The mist faded. My body collapsed back onto the altar. My chest did not move.
One of the advisors stepped forward, his voice trembling. “It failed. She is gone. The rite has taken nothing but our honor.”
But Cassien did not answer. His eyes stayed locked on me.
And then, as if the world itself was holding its breath, my chest rose again. This time stronger. My eyes flew open, glowing bright red in the torchlight.
The chamber exploded into noise. Vampires shouted, some in terror, some in disbelief. But Cassien only watched as I sat up, my hands digging into the altar stone hard enough to crack it.
The forbidden rite had worked.
And the world would never be the same again.
The first thing I felt was hunger. It wasn’t the normal kind, the sort you feel after skipping a meal. This was deeper, sharper. It filled my body with fire, my veins burning like liquid flame.
I sat up so fast the chains clinked against the altar. My eyes darted around the chamber, and everything looked… wrong. Too sharp. Too loud. I could hear the pounding of hearts all around me, dozens of them, beating like drums in my ears. I could smell their blood, rich and heavy, and every part of me wanted to sink my teeth into it.

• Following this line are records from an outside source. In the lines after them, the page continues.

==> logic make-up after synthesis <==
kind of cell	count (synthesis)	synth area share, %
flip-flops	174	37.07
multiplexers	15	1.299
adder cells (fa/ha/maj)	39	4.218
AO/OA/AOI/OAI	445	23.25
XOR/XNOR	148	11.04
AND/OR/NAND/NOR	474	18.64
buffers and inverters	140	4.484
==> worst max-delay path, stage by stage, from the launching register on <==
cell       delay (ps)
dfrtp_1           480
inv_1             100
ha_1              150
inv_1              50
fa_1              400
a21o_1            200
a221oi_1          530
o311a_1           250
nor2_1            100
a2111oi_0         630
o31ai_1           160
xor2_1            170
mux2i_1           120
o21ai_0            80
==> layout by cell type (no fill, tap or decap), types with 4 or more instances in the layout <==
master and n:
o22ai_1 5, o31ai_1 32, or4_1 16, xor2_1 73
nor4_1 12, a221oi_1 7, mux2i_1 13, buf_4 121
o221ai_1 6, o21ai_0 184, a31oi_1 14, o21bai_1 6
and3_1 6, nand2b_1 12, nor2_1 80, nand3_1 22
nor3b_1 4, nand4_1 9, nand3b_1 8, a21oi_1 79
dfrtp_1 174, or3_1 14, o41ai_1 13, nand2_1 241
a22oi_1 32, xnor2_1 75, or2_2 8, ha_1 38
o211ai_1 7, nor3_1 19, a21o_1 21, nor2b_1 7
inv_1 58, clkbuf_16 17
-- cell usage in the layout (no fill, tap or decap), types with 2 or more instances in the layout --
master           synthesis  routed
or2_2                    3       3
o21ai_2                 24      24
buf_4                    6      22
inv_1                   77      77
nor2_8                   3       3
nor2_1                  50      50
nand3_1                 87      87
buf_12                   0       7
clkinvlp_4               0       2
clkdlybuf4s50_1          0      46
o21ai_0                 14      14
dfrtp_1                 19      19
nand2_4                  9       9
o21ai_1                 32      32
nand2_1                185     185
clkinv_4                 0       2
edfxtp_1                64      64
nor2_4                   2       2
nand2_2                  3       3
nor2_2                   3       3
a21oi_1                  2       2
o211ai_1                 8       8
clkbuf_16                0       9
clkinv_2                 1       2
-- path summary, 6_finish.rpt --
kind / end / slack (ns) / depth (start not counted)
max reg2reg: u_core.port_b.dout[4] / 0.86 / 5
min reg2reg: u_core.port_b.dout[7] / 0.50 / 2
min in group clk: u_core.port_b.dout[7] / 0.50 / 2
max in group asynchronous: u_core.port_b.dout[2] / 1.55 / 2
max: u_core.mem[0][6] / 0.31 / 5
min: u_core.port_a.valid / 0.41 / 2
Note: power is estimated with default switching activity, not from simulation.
<file path="config.mk">
export PLATFORM = sky130hd
export DESIGN_NAME = sync_fifo_param_flat
export DESIGN_NICKNAME = d
export VERILOG_FILES = /design/src/rtl/fifo_pkg.sv /design/src/rtl/sync_fifo_param_if.sv /design/src/rtl/fifo_mem_2p.sv /design/src/rtl/sync_fifo_param.sv /design/src/flat_wrapper.sv
export SDC_FILE = /design/constraint.sdc
export NUM_CORES = 1
export LEC_CHECK = 0
export BUFFER_PORTS_ARGS = -buffer_cell sky130_fd_sc_hd__buf_4
export CORE_UTILIZATION = 40
export DETAILED_ROUTE_END_ITERATION = 16
export PLACE_DENSITY = 0.66
export SYNTH_ARGS = -nofsm -noshare
export SYNTH_HDL_FRONTEND = slang
export SYNTH_HIERARCHICAL = 1
export SYNTH_SLANG_ARGS = --single-unit
export TNS_END_PERCENT = 100
</file>
<file path="constraint.sdc">
create_clock -name clk -period 5.2 [get_ports clk]
set_input_delay 0.52 -clock clk [delete_from_list [all_inputs] [get_ports clk]]
set_output_delay 0.52 -clock clk [all_outputs]
set_load 0.005 [all_outputs]
</file>
### src/rtl/ascon_decrypt_core.sv
// Iterative Ascon-128 decryption: releases plaintext per block, then checks the tag.
// ASCON_DEC_DOUBLE_ROUND_EN cascades two round instances so r advances by 2 per clock.
module ascon_decrypt_core
  import ascon_pack::*;
(
  input  logic         clock_i,
  input  logic         resetb_i,
  input  logic         start_i,
  input  logic         noad_i,
  input  logic [127:0] key_i,
  input  logic [127:0] nonce_i,
  input  logic [127:0] tag_i,
  input  logic [63:0]  ad_i,
  input  logic         ad_valid_i,
  input  logic         ad_last_i,
  output logic         ad_ready_o,
  input  logic [63:0]  ct_i,
  input  logic         ct_valid_i,
  input  logic         ct_last_i,
  output logic         ct_ready_o,
  output logic [63:0]  pt_o,
  output logic         pt_valid_o,
  output logic         busy_o,
  output logic         done_o,
  output logic         tag_ok_o
);

  state_e        state_q, state_d;
  type_state     st_q, st_d, rnd_out;
  logic [3:0]    r_q, r_d;
  logic [127:0]  key_q, key_d, tag_q, tag_d;
  logic          noad_q, noad_d, last_q, last_d;
  logic [63:0]   pt_q, pt_d;
  logic          pt_valid_q, pt_valid_d, tag_ok_q, tag_ok_d;
  logic          round_last, tag_match;

`ifdef ASCON_DEC_DOUBLE_ROUND_EN
  type_state rnd_mid;
  ascon_round_comb u_round0 (.state_i(st_q),    .round_i(r_q),        .state_o(rnd_mid));
  ascon_round_comb u_round1 (.state_i(rnd_mid), .round_i(r_q + 4'd1), .state_o(rnd_out));
`else
  ascon_round_comb u_round0 (.state_i(st_q), .round_i(r_q), .state_o(rnd_out));
`endif

  assign round_last = (r_q == R_LAST);
  assign tag_match  = ({st_q.x3 ^ key_q[127:64], st_q.x4 ^ key_q[63:0]} == tag_q);

  always_ff @(posedge clock_i or negedge resetb_i) begin
    if (!resetb_i) state_q <= IDLE;
    else           state_q <= state_d;
  end

  always_comb begin
    state_d = state_q;
    case (state_q)
      IDLE:    if (start_i)    state_d = INIT;
      INIT:    if (round_last) state_d = noad_q ? WAIT_CT : WAIT_AD;
      WAIT_AD: if (ad_valid_i) state_d = AD_PERM;
      AD_PERM: if (round_last) state_d = last_q ? WAIT_CT : WAIT_AD;
      WAIT_CT: if (ct_valid_i) state_d = CT_PERM;
      CT_PERM: if (round_last) state_d = last_q ? FINAL : WAIT_CT;
      FINAL:   if (round_last) state_d = DONE;
      DONE:                    state_d = IDLE;
      default:                 state_d = IDLE;
    endcase
  end

  // tag_ok_o is valid alongside done_o and then held from the registered copy.
  always_comb begin
    ad_ready_o = (state_q == WAIT_AD);
    ct_ready_o = (state_q == WAIT_CT);
    busy_o     = (state_q != IDLE);
    done_o     = (state_q == DONE);
    tag_ok_o   = (state_q == DONE) ? tag_match : tag_ok_q;
  end

  always_comb begin
    st_d       = st_q;
    r_d        = r_q;
    key_d      = key_q;
    tag_d      = tag_q;
    noad_d     = noad_q;
    last_d     = last_q;
    pt_d       = pt_q;
    pt_valid_d = 1'b0;
    tag_ok_d   = tag_ok_q;
    case (state_q)
      IDLE: if (start_i) begin
        st_d     = '{ASCON_IV, key_i[127:64], key_i[63:0], nonce_i[127:64], nonce_i[63:0]};
        key_d    = key_i;
        tag_d    = tag_i;
        noad_d   = noad_i;
        r_d      = 4'd0;
        tag_ok_d = 1'b0;
      end
      INIT, AD_PERM, CT_PERM, FINAL: begin
        st_d = rnd_out;
        r_d  = r_q + R_STEP;
        if (round_last) begin
          r_d = 4'd0;
          if (state_q == INIT) begin
            st_d.x3 = rnd_out.x3 ^ key_q[127:64];
            st_d.x4 = rnd_out.x4 ^ key_q[63:0] ^ {63'h0, noad_q};
          end else if (state_q == AD_PERM) begin
            st_d.x4 = rnd_out.x4 ^ {63'h0, last_q};
          end else if (state_q == CT_PERM && last_q) begin
            st_d.x0 = rnd_out.x0 ^ ASCON_PAD;
            st_d.x1 = rnd_out.x1 ^ key_q[127:64];
            st_d.x2 = rnd_out.x2 ^ key_q[63:0];
          end
        end
      end
      WAIT_AD: if (ad_valid_i) begin
        st_d.x0 = st_q.x0 ^ ad_i;
        last_d  = ad_last_i;
        r_d     = 4'd6;
      end
      WAIT_CT: if (ct_valid_i) begin
        pt_d       = st_q.x0 ^ ct_i;
        pt_valid_d = 1'b1;
        st_d.x0    = ct_i;
        last_d     = ct_last_i;
        r_d        = 4'd6;
      end
      DONE: tag_ok_d = tag_match;
      default: ;
    endcase
  end

  always_ff @(posedge clock_i or negedge resetb_i) begin
    if (!resetb_i) begin
      st_q       <= '0;
      r_q        <= '0;
      key_q      <= '0;
      tag_q      <= '0;
      noad_q     <= 1'b0;
      last_q     <= 1'b0;
      pt_q       <= '0;
      pt_valid_q <= 1'b0;
      tag_ok_q   <= 1'b0;
    end else begin
      st_q       <= st_d;
      r_q        <= r_d;
      key_q      <= key_d;
      tag_q      <= tag_d;
      noad_q     <= noad_d;
      last_q     <= last_d;
      pt_q       <= pt_d;
      pt_valid_q <= pt_valid_d;
      tag_ok_q   <= tag_ok_d;
    end
  end

  assign pt_o       = pt_q;
  assign pt_valid_o = pt_valid_q;

endmodule
--- src/rtl/stopwatch_ctrl_if.sv ---
// Signal bundle between the stopwatch controller and its surroundings
// (debouncers and tick divider in, counter and display mux out).
interface stopwatch_ctrl_if #(
    parameter int TIME_W    = 36,
    parameter int LAP_CNT_W = 4
);
    logic                 tick_1ms_i;
    logic                 start;
    logic                 stop;
    logic                 lap;
    logic                 clear;
    logic [TIME_W-1:0]    time_i;
    logic                 count_en_o;
    logic                 count_clr_o;
    logic [TIME_W-1:0]    disp_o;
    logic [TIME_W-1:0]    lap_o;
    logic [LAP_CNT_W-1:0] lap_cnt_o;
    logic [1:0]           state_o;

    modport master (
        output tick_1ms_i, start, stop, lap, clear, time_i,
        input  count_en_o, count_clr_o, disp_o, lap_o, lap_cnt_o, state_o
    );

    modport slave (
        input  tick_1ms_i, start, stop, lap, clear, time_i,
        output count_en_o, count_clr_o, disp_o, lap_o, lap_cnt_o, state_o
    );
endinterface
==> config.mk <==
export PLATFORM = sky130hd
export DESIGN_NAME = iob_i2s_tx_ser_flat
export DESIGN_NICKNAME = d
export VERILOG_FILES = /design/src/rtl/iob_i2s_tx_ser_if.sv /design/src/rtl/iob_i2s_tx_ser.sv /design/src/flat_wrapper.sv
export SDC_FILE = /design/constraint.sdc
export NUM_CORES = 1
export LEC_CHECK = 0
export CELL_PAD_IN_SITES_DETAIL_PLACEMENT = 1
export CELL_PAD_IN_SITES_GLOBAL_PLACEMENT = 1
export CORE_AREA = 2 2 94 96
export CTS_BUF_LIST = sky130_fd_sc_hd__clkbuf_8
export DETAILED_ROUTE_END_ITERATION = 16
export DIE_AREA = 0 0 96 98
export PLACE_DENSITY_LB_ADDON = 0.08
export SLEW_MARGIN = 10
export SYNTH_ARGS = -nofsm -noshare
export SYNTH_HDL_FRONTEND = slang
export SYNTH_SLANG_ARGS = --single-unit
==> constraint.sdc <==
create_clock -name clk -period 4.8 [get_ports clk]
set_input_delay 0.72 -clock clk [delete_from_list [all_inputs] [get_ports clk]]
set_output_delay 0.72 -clock clk [all_outputs]
set_load 0.02 [all_outputs]
==> src/rtl/iob_i2s_tx_ser_if.sv <==
// Stereo sample handshake plus the I2S serial lines of the transmitter.
// master = sample producer / line observer, slave = the serializer.
interface iob_i2s_tx_ser_if #(
    parameter int DATA_W = 16
) ();
    logic                  sample_valid;
    logic [2*DATA_W-1:0]   sample_data;
    logic                  sample_ready;
    logic                  bclk;
    logic                  lrclk;
    logic                  sdata;
    logic                  underflow;

    modport master (
        output sample_valid,
        output sample_data,
        input  sample_ready,
        input  bclk,
        input  lrclk,
        input  sdata,
        input  underflow
    );

    modport slave (
        input  sample_valid,
        input  sample_data,
        output sample_ready,
        output bclk,
        output lrclk,
        output sdata,
        output underflow
    );
endinterface

==> src/rtl/iob_i2s_tx_ser.sv <==
// I2S master transmitter: one-entry holding register feeding a 2*DATA_W-bit frame serializer.
// All outputs registered; sample_ready drops while the holding register is full until the next frame load.
module iob_i2s_tx_ser #(
    parameter int DATA_W = 16,
    parameter int DIV_W  = 8
) (
    input  logic             clk,
    input  logic             rst,
    input  logic             en,
    input  logic [DIV_W-1:0] bclk_div,
    iob_i2s_tx_ser_if.slave  bus
);
    localparam int FRAME_W = 2 * DATA_W;
    localparam int CNT_W   = $clog2(FRAME_W);

    localparam logic [CNT_W-1:0] CNT_LAST  = CNT_W'(FRAME_W - 1);
    localparam logic [CNT_W-1:0] CNT_RIGHT = CNT_W'(DATA_W);
    localparam logic [CNT_W-1:0] CNT_LOAD  = CNT_W'(1);

    logic [DIV_W-1:0]   div_q,       div_d;
    logic               bclk_q,      bclk_d;
    logic               lrclk_q,     lrclk_d;
    logic               sdata_q,     sdata_d;
    logic               underflow_q, underflow_d;
    logic [CNT_W-1:0]   bit_cnt_q,   bit_cnt_d;
    logic [FRAME_W-1:0] shift_q,     shift_d;
    logic [FRAME_W-1:0] hold_q,      hold_d;
    logic               hold_full_q, hold_full_d;

    logic [DIV_W-1:0]   div_last;
    logic               div_wrap;
    logic               fall_evt;
    logic               load_evt;
    logic               xfer;
    logic [CNT_W-1:0]   cnt_inc;

    // A divider value of 0 behaves as 1, so the last count is clamped at 0.
    assign div_last = (bclk_div == '0) ? '0 : bclk_div - DIV_W'(1);

    // Using >= lets a shrunken divisor restart at once instead of wrapping the counter.
    assign div_wrap = (div_q >= div_last);
    assign fall_evt = en && div_wrap && bclk_q;
    assign cnt_inc  = (bit_cnt_q == CNT_LAST) ? '0 : bit_cnt_q + CNT_W'(1);
    assign load_evt = fall_evt && (cnt_inc == CNT_LOAD);
    assign xfer     = bus.sample_valid && !hold_full_q;

    always_comb begin
        div_d       = div_q;
        bclk_d      = bclk_q;
        lrclk_d     = lrclk_q;
        sdata_d     = sdata_q;
        underflow_d = 1'b0;
        bit_cnt_d   = bit_cnt_q;
        shift_d     = shift_q;
        hold_d      = hold_q;
        hold_full_d = hold_full_q;

        if (!en) begin
            div_d     = '0;
            bclk_d    = 1'b0;
            lrclk_d   = 1'b1;
            sdata_d   = 1'b0;
            bit_cnt_d = CNT_LAST;
            shift_d   = '0;
        end else begin
            if (div_wrap) begin
                div_d  = '0;
                bclk_d = !bclk_q;
            end else begin
                div_d  = div_q + DIV_W'(1);
            end

            if (fall_evt) begin
                bit_cnt_d = cnt_inc;
                if (cnt_inc == '0) begin
                    lrclk_d = 1'b0;
                end else if (cnt_inc == CNT_RIGHT) begin
                    lrclk_d = 1'b1;
                end

                // The load decision uses the registered fill state, so a same-cycle transfer waits a frame.
                if (load_evt) begin
                    if (hold_full_q) begin
                        sdata_d     = hold_q[FRAME_W-1];
                        shift_d     = {hold_q[FRAME_W-2:0], 1'b0};
                        hold_full_d = 1'b0;
                    end else begin
                        sdata_d     = 1'b0;
                        shift_d     = '0;
                        underflow_d = 1'b1;
                    end
                end else begin
                    sdata_d = shift_q[FRAME_W-1];
                    shift_d = {shift_q[FRAME_W-2:0], 1'b0};
                end
            end
        end

        // The holding register keeps accepting while the serializer is disabled.
        if (xfer) begin
            hold_d      = bus.sample_data;
            hold_full_d = 1'b1;
        end
    end

    always_ff @(posedge clk) begin
        if (rst) begin
            div_q       <= '0;
            bclk_q      <= 1'b0;
            lrclk_q     <= 1'b1;
            sdata_q     <= 1'b0;
            underflow_q <= 1'b0;
            bit_cnt_q   <= CNT_LAST;
            shift_q     <= '0;
            hold_q      <= '0;
            hold_full_q <= 1'b0;
        end else begin
            div_q       <= div_d;
            bclk_q      <= bclk_d;
            lrclk_q     <= lrclk_d;
            sdata_q     <= sdata_d;
            underflow_q <= underflow_d;
            bit_cnt_q   <= bit_cnt_d;
            shift_q     <= shift_d;
            hold_q      <= hold_d;
            hold_full_q <= hold_full_d;
        end
    end

    assign bus.sample_ready = !hold_full_q;
    assign bus.bclk         = bclk_q;
    assign bus.lrclk        = lrclk_q;
    assign bus.sdata        = sdata_q;
    assign bus.underflow    = underflow_q;
endmodule
==> src/flat_wrapper.sv <==
// flat-port wrapper written by rule: the top's interface ports become plain ports
module iob_i2s_tx_ser_flat 
#(
    parameter int DATA_W = 16,
    parameter int DIV_W  = 8
)
  (clk, rst, en, bclk_div, bus_sample_valid, bus_sample_data, bus_sample_ready, bus_bclk, bus_lrclk, bus_sdata, bus_underflow);
  iob_i2s_tx_ser_if #(.DATA_W(DATA_W)) bus_i ();
  input  logic clk;
  input  logic rst;
  input  logic en;
  input  logic [DIV_W-1:0] bclk_div;
  input wire logic [$bits(bus_i.sample_valid)-1:0] bus_sample_valid;
  input wire logic [$bits(bus_i.sample_data)-1:0] bus_sample_data;
  output wire logic [$bits(bus_i.sample_ready)-1:0] bus_sample_ready;
  output wire logic [$bits(bus_i.bclk)-1:0] bus_bclk;
  output wire logic [$bits(bus_i.lrclk)-1:0] bus_lrclk;
  output wire logic [$bits(bus_i.sdata)-1:0] bus_sdata;
  output wire logic [$bits(bus_i.underflow)-1:0] bus_underflow;
  assign bus_i.sample_valid = bus_sample_valid;
  assign bus_i.sample_data = bus_sample_data;
  assign bus_sample_ready = bus_i.sample_ready;
  assign bus_bclk = bus_i.bclk;
  assign bus_lrclk = bus_i.lrclk;
  assign bus_sdata = bus_i.sdata;
  assign bus_underflow = bus_i.underflow;
  iob_i2s_tx_ser #(.DATA_W(DATA_W), .DIV_W(DIV_W)) u_core (.clk(clk), .rst(rst), .en(en), .bclk_div(bclk_div), .bus(bus_i));
endmodule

I turned my head and my gaze landed on Cassien. He stood closest to me, taller than all the others, his black cloak sweeping the floor. He smelled different from the rest — not weak, not prey, but powerful. Still, even his blood called to me.

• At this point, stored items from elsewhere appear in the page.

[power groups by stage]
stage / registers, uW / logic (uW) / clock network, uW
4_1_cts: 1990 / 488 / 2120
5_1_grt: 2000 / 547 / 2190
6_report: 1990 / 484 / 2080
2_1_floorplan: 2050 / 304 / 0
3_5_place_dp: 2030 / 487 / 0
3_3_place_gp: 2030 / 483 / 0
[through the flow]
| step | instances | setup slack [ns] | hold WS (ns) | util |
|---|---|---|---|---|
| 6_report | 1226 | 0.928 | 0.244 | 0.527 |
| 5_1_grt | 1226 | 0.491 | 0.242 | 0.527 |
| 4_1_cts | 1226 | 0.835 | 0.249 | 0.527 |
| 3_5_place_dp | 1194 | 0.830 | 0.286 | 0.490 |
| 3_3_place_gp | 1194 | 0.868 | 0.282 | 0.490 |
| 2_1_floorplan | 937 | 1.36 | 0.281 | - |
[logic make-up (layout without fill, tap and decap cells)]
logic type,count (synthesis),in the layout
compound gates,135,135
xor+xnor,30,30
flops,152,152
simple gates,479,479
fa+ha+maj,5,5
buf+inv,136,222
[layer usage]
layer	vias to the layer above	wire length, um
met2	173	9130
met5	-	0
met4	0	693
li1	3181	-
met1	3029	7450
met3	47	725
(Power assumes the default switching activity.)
==> src/rtl/wb_cmd_master.sv <==
// Queued Wishbone classic master: commands enter a FIFO, run one at a time, and return one response each.
// Latency: cyc/stb rise two edges after a push into an idle block; full FIFO deasserts cmd_ready_o, held response blocks issue.
module wb_cmd_master #(
  parameter int ADDR_W  = 3,
  parameter int DATA_W  = 8,
  parameter int DEPTH   = 4,
  parameter int TIMEOUT = 16
) (
  input  logic              wb_clk_i,
  input  logic              wb_rst_i,
  input  logic              cmd_valid_i,
  output logic              cmd_ready_o,
  input  logic              cmd_we_i,
  input  logic [ADDR_W-1:0] cmd_addr_i,
  input  logic [DATA_W-1:0] cmd_wdata_i,
  output logic              rsp_valid_o,
  input  logic              rsp_ready_i,
  output logic [DATA_W-1:0] rsp_rdata_o,
  output logic              rsp_err_o,
  output logic [ADDR_W-1:0] wb_adr_o,
  output logic [DATA_W-1:0] wb_dat_o,
  output logic              wb_we_o,
  output logic              wb_stb_o,
  output logic              wb_cyc_o,
  input  logic [DATA_W-1:0] wb_dat_i,
  input  logic              wb_ack_i,
  input  logic              wb_inta_i,
  output logic              irq_o,
  input  logic              irq_clr_i,
  output logic              busy_o
);

  localparam int PW = (DEPTH > 1) ? $clog2(DEPTH) : 1;
  localparam int CW = PW + 1;
  localparam int TW = $clog2(TIMEOUT + 1);
  localparam logic [CW-1:0] FULL  = CW'(DEPTH);
  localparam logic [TW-1:0] TLAST = TW'(TIMEOUT - 1);

  localparam logic [1:0] IDLE = 2'd0;
  localparam logic [1:0] BUS  = 2'd1;
  localparam logic [1:0] HOLD = 2'd2;

  typedef struct packed {
    logic              we;
    logic [ADDR_W-1:0] addr;
    logic [DATA_W-1:0] wdata;
  } cmd_t;

  cmd_t            mem [DEPTH];
  logic [PW-1:0]   wptr;
  logic [PW-1:0]   rptr;
  logic [CW-1:0]   count;
  logic [1:0]      state;
  logic [TW-1:0]   tcnt;
  logic            inta_q;
  logic            push;
  logic            pop;
  cmd_t            head;

  assign cmd_ready_o = (count != FULL);
  assign push        = cmd_valid_i && cmd_ready_o;
  assign pop         = (state == IDLE) && (count != '0) && !rsp_valid_o;
  assign head        = mem[rptr];
  assign busy_o      = (state != IDLE) || (count != '0);

  always_ff @(posedge wb_clk_i) begin
    if (push) begin
      mem[wptr] <= '{we: cmd_we_i, addr: cmd_addr_i, wdata: cmd_wdata_i};
    end
  end

  // Pointers wrap naturally because DEPTH is a power of two.
  always_ff @(posedge wb_clk_i) begin
    if (wb_rst_i) begin
      wptr  <= '0;
      rptr  <= '0;
      count <= '0;
    end else begin
      if (push) wptr <= wptr + 1'b1;
      if (pop)  rptr <= rptr + 1'b1;
      case ({push, pop})
        2'b10:   count <= count + 1'b1;
        2'b01:   count <= count - 1'b1;
        default: count <= count;
      endcase
    end
  end

  always_ff @(posedge wb_clk_i) begin
    if (wb_rst_i) begin
      state       <= IDLE;
      tcnt        <= '0;
      wb_cyc_o    <= 1'b0;
      wb_stb_o    <= 1'b0;
      wb_we_o     <= 1'b0;
      wb_adr_o    <= '0;
      wb_dat_o    <= '0;
      rsp_valid_o <= 1'b0;
      rsp_err_o   <= 1'b0;
      rsp_rdata_o <= '0;
    end else begin
      case (state)
        IDLE: begin
          if (pop) begin
            wb_adr_o <= head.addr;
            wb_dat_o <= head.wdata;
            wb_we_o  <= head.we;
            tcnt     <= '0;
            state    <= BUS;
          end
        end
        BUS: begin
          // First BUS cycle only launches the strobe; the timeout counts edges with cyc high.
          if (!wb_cyc_o) begin
            wb_cyc_o <= 1'b1;
            wb_stb_o <= 1'b1;
          end else if (wb_ack_i) begin
            wb_cyc_o    <= 1'b0;
            wb_stb_o    <= 1'b0;
            rsp_valid_o <= 1'b1;
            rsp_err_o   <= 1'b0;
            rsp_rdata_o <= wb_we_o ? '0 : wb_dat_i;
            state       <= HOLD;
          end else if (tcnt == TLAST) begin
            wb_cyc_o    <= 1'b0;
            wb_stb_o    <= 1'b0;
            rsp_valid_o <= 1'b1;
            rsp_err_o   <= 1'b1;
            rsp_rdata_o <= '0;
            state       <= HOLD;
          end else begin
            tcnt <= tcnt + 1'b1;
          end
        end
        HOLD: begin
          if (rsp_ready_i) begin
            rsp_valid_o <= 1'b0;
            state       <= IDLE;
          end
        end
        default: state <= IDLE;
      endcase
    end
  end

  // A fresh interrupt edge takes priority over a coincident clear.
  always_ff @(posedge wb_clk_i) begin
    if (wb_rst_i) begin
      inta_q <= 1'b0;
      irq_o  <= 1'b0;
    end else begin
      inta_q <= wb_inta_i;
      if (wb_inta_i && !inta_q) irq_o <= 1'b1;
      else if (irq_clr_i)       irq_o <= 1'b0;
    end
  end

endmodule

“What am I?” I asked. My voice was rough, low, but it carried a strength that shocked even me.
Cassien’s face stayed cold, unreadable. “Alive,” he said.
The others whispered, their voices filled with horror. “It should not be possible… she’s not just a wolf anymore…”
I felt my lips pull back, baring sharp new fangs I hadn’t known I had. My body moved on instinct, ready to leap at the nearest heartbeat.
Cassien stepped between me and them before I even realized it. His hand pressed firmly against my shoulder. His touch burned like fire, but it steadied me, holding me in place.
“You are not theirs to feed on,” he growled, his voice low and commanding. His eyes locked on mine, and something in me obeyed. My hunger trembled, but it stopped.
I trembled, ashamed of what I had almost done. “I’m… I’m a monster.”
Cassien leaned closer, his words sharp as steel. “No. You are power. And power is never gentle.”
Lucien stood in the shadows of the chamber, his arms folded tightly across his chest. The torchlight flickered against the sharp lines of his face, but his eyes burned with something darker than fire. He had been quiet when Cassien performed the forbidden rite, but silence did not mean agreement.
He could feel it. The weight of betrayal.
His brother had broken the oldest law of their kind. A vampire was never to mix blood with a wolf, never to share power, never to bring one into their sacred halls. To do so was to invite ruin. And yet Cassien had not only allowed a wolf inside, he had raised her from death itself.
Lucien’s fists clenched at his sides. He remembered their parents’ screams, the flames, the slaughter that night when the werewolves had stormed Noctara. He remembered Cassien’s vow to never forgive, to never forget. And now? Now his brother stood guarding one of them like she was some treasure to protect.
The council whispered around him. Their voices were low, but Lucien heard every word.
“She should be killed before she grows stronger.”
“He has cursed us all. The bloodline will rot.”
“Perhaps Lucien will see sense, if his brother will not.”
Their words only fed the storm inside him.
Lucien stepped forward, his boots striking the floor with sharp cracks. “You would endanger us all for one wolf?” he said loudly, his voice cutting through the chamber. His words aimed directly at Cassien, though his brother’s eyes never left the girl on the altar.
“She is not just a wolf,” Cassien answered, his voice cold. “She is more.”
“More?” Lucien spat. “She is a mistake. And mistakes should be corrected before they burn everything to ash.”
Cassien finally turned his gaze on him. The room seemed to grow colder. “Careful, brother.”
Lucien stared back, his jaw tight, his eyes filled with hate. For the first time in years, the bond between them cracked. And Lucien knew, deep in his chest, that he would not forgive this.
Not ever.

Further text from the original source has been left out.